■ **About this exercise**
When the line containing "incr sx [lindex" appears in the entries below, begin printing there and stop after the line containing "detailed_placement"; print each of those lines exactly and no other line.

[Start of section]

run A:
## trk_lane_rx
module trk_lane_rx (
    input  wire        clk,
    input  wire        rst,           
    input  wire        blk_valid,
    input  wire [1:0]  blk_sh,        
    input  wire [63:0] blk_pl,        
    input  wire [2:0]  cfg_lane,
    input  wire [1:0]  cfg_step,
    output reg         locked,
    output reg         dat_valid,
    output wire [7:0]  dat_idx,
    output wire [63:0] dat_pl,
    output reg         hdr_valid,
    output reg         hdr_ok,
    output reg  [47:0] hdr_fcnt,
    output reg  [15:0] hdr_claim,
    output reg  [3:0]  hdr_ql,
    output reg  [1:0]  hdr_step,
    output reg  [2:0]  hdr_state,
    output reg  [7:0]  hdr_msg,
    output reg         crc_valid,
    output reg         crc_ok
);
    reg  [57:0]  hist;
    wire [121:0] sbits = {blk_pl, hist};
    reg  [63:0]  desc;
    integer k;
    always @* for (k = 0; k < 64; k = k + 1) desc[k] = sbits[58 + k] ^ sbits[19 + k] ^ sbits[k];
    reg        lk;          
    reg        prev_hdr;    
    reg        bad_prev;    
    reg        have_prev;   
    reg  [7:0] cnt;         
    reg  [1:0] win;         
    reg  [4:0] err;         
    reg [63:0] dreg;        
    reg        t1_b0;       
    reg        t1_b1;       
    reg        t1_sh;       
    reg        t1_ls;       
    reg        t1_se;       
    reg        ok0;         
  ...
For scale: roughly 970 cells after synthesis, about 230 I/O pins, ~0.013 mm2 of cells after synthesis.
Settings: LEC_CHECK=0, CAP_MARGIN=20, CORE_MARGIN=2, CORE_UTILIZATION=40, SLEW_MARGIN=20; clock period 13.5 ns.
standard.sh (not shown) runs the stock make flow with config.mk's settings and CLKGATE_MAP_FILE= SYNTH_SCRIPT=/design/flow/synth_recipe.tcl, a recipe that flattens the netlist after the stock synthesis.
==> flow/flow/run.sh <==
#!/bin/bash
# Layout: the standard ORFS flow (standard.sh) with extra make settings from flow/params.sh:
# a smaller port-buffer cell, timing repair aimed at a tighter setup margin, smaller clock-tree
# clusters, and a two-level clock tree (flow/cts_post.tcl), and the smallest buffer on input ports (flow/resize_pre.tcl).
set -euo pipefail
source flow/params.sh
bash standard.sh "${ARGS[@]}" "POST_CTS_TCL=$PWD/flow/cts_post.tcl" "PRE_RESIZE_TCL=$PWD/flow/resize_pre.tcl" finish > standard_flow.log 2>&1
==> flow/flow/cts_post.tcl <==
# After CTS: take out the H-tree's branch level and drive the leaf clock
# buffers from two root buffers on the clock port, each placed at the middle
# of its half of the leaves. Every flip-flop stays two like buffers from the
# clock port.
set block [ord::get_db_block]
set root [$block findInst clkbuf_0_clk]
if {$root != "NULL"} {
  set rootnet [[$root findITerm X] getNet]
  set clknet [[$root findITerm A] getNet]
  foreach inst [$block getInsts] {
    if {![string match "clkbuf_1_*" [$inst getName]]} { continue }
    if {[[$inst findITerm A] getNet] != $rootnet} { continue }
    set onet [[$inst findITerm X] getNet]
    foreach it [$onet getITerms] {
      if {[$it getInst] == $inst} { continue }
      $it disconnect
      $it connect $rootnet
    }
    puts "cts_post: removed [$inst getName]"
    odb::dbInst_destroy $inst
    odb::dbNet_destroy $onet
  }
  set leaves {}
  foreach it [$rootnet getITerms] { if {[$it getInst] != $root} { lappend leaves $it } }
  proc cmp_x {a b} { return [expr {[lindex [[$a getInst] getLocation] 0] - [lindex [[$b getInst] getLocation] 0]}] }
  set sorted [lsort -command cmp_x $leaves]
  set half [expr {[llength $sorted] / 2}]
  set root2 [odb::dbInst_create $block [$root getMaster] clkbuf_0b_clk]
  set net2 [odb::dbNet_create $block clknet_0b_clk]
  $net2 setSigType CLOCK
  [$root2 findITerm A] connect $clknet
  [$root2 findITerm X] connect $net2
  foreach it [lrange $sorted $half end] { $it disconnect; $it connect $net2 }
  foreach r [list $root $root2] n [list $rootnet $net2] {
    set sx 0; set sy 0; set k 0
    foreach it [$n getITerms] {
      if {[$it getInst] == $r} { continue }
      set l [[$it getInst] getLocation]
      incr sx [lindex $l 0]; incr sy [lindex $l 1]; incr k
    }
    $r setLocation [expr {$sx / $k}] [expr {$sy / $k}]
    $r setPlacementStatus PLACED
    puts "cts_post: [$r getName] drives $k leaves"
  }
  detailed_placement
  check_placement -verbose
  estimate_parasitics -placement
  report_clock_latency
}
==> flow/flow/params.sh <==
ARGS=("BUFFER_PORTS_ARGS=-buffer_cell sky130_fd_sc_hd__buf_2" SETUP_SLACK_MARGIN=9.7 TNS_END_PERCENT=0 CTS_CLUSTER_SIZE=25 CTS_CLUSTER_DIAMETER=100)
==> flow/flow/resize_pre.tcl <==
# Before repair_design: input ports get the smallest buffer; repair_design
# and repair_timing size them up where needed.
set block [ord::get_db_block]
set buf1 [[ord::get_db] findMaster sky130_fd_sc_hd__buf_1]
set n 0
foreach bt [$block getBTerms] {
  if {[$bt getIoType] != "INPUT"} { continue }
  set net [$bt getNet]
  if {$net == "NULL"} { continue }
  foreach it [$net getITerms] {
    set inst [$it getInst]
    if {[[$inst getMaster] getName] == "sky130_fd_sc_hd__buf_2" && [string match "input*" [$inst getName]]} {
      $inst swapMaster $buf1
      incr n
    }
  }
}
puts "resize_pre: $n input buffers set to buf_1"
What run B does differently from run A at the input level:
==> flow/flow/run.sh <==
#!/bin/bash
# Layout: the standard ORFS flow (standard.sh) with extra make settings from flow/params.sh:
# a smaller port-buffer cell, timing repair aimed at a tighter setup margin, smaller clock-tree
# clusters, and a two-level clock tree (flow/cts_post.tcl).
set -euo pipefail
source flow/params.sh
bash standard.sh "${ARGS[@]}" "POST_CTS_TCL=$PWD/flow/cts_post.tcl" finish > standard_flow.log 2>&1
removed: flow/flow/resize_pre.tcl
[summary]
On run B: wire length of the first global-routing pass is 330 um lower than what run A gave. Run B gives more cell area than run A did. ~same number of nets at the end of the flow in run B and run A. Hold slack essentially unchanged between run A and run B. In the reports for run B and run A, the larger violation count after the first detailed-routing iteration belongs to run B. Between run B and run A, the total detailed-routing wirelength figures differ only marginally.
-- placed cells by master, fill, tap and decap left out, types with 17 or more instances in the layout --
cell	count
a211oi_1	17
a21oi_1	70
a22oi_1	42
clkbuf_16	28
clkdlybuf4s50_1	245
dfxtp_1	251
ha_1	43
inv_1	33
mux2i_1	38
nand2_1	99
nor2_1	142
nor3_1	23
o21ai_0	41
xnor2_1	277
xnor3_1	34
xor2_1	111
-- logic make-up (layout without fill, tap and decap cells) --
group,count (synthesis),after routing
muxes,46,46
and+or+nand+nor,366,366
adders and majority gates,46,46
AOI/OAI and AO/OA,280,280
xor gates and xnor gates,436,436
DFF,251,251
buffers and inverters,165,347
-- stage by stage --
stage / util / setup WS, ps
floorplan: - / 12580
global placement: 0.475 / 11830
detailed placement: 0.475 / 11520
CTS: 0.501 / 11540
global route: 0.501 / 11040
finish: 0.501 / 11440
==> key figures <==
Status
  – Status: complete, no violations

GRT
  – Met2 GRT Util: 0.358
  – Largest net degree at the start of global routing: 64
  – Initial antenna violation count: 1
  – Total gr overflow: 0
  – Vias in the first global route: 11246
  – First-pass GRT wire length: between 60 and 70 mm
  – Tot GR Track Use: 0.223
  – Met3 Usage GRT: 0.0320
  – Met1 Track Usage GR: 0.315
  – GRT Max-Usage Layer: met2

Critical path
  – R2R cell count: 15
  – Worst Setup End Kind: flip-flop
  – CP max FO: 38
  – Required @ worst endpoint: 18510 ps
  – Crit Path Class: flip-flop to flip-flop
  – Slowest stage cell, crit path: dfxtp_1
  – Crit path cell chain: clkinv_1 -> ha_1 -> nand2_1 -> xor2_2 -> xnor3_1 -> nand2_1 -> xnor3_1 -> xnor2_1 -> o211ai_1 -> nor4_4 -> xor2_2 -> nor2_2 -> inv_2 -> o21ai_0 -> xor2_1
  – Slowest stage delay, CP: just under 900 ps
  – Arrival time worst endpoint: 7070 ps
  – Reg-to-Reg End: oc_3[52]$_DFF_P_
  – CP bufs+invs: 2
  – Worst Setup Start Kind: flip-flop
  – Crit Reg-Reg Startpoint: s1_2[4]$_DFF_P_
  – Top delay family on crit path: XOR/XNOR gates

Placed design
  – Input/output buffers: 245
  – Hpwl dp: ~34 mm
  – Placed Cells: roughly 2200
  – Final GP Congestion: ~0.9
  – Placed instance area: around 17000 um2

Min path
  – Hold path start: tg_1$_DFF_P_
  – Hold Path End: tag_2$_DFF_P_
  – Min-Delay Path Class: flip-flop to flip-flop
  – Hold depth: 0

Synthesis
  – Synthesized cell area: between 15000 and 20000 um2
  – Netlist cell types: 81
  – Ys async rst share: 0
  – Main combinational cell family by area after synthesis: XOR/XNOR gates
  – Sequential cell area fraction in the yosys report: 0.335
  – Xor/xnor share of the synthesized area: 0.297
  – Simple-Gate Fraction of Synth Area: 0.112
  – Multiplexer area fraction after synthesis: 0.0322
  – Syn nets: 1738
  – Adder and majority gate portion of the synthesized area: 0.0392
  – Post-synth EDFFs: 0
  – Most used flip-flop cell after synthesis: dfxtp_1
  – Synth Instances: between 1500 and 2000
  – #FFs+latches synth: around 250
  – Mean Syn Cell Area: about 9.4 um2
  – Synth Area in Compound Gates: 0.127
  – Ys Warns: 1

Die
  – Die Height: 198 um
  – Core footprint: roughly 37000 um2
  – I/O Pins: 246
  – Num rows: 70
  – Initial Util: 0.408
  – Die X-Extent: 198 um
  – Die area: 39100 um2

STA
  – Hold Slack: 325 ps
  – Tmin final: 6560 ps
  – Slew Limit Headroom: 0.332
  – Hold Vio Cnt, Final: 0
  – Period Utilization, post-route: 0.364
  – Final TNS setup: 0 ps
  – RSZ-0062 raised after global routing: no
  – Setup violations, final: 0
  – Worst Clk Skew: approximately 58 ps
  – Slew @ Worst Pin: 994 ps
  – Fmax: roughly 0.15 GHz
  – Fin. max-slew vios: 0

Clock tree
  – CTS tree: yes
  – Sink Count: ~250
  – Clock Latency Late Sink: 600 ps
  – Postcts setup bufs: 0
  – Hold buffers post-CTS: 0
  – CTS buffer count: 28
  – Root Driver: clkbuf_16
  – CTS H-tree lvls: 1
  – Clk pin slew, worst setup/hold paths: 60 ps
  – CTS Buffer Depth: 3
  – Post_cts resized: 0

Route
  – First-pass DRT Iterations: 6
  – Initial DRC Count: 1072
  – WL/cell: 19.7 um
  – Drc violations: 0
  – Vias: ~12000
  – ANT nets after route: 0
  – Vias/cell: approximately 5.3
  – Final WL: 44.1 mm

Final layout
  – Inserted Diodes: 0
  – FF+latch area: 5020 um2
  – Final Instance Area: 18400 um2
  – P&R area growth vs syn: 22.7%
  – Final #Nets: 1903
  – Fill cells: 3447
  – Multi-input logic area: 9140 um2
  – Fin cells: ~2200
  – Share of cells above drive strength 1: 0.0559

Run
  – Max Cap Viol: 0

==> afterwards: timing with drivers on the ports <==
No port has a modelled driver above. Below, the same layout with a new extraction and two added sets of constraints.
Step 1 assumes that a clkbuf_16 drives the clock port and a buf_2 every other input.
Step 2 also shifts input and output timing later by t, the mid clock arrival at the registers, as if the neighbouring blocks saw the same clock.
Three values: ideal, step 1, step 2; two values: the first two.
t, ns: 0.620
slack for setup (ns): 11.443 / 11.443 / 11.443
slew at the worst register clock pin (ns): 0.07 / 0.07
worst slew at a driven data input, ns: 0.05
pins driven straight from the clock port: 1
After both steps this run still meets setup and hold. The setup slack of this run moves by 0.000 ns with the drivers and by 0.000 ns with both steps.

[End of section]

■ **Task output**
      incr sx [lindex $l 0]; incr sy [lindex $l 1]; incr k
    }
    $r setLocation [expr {$sx / $k}] [expr {$sy / $k}]
    $r setPlacementStatus PLACED
    puts "cts_post: [$r getName] drives $k leaves"
  }
  detailed_placement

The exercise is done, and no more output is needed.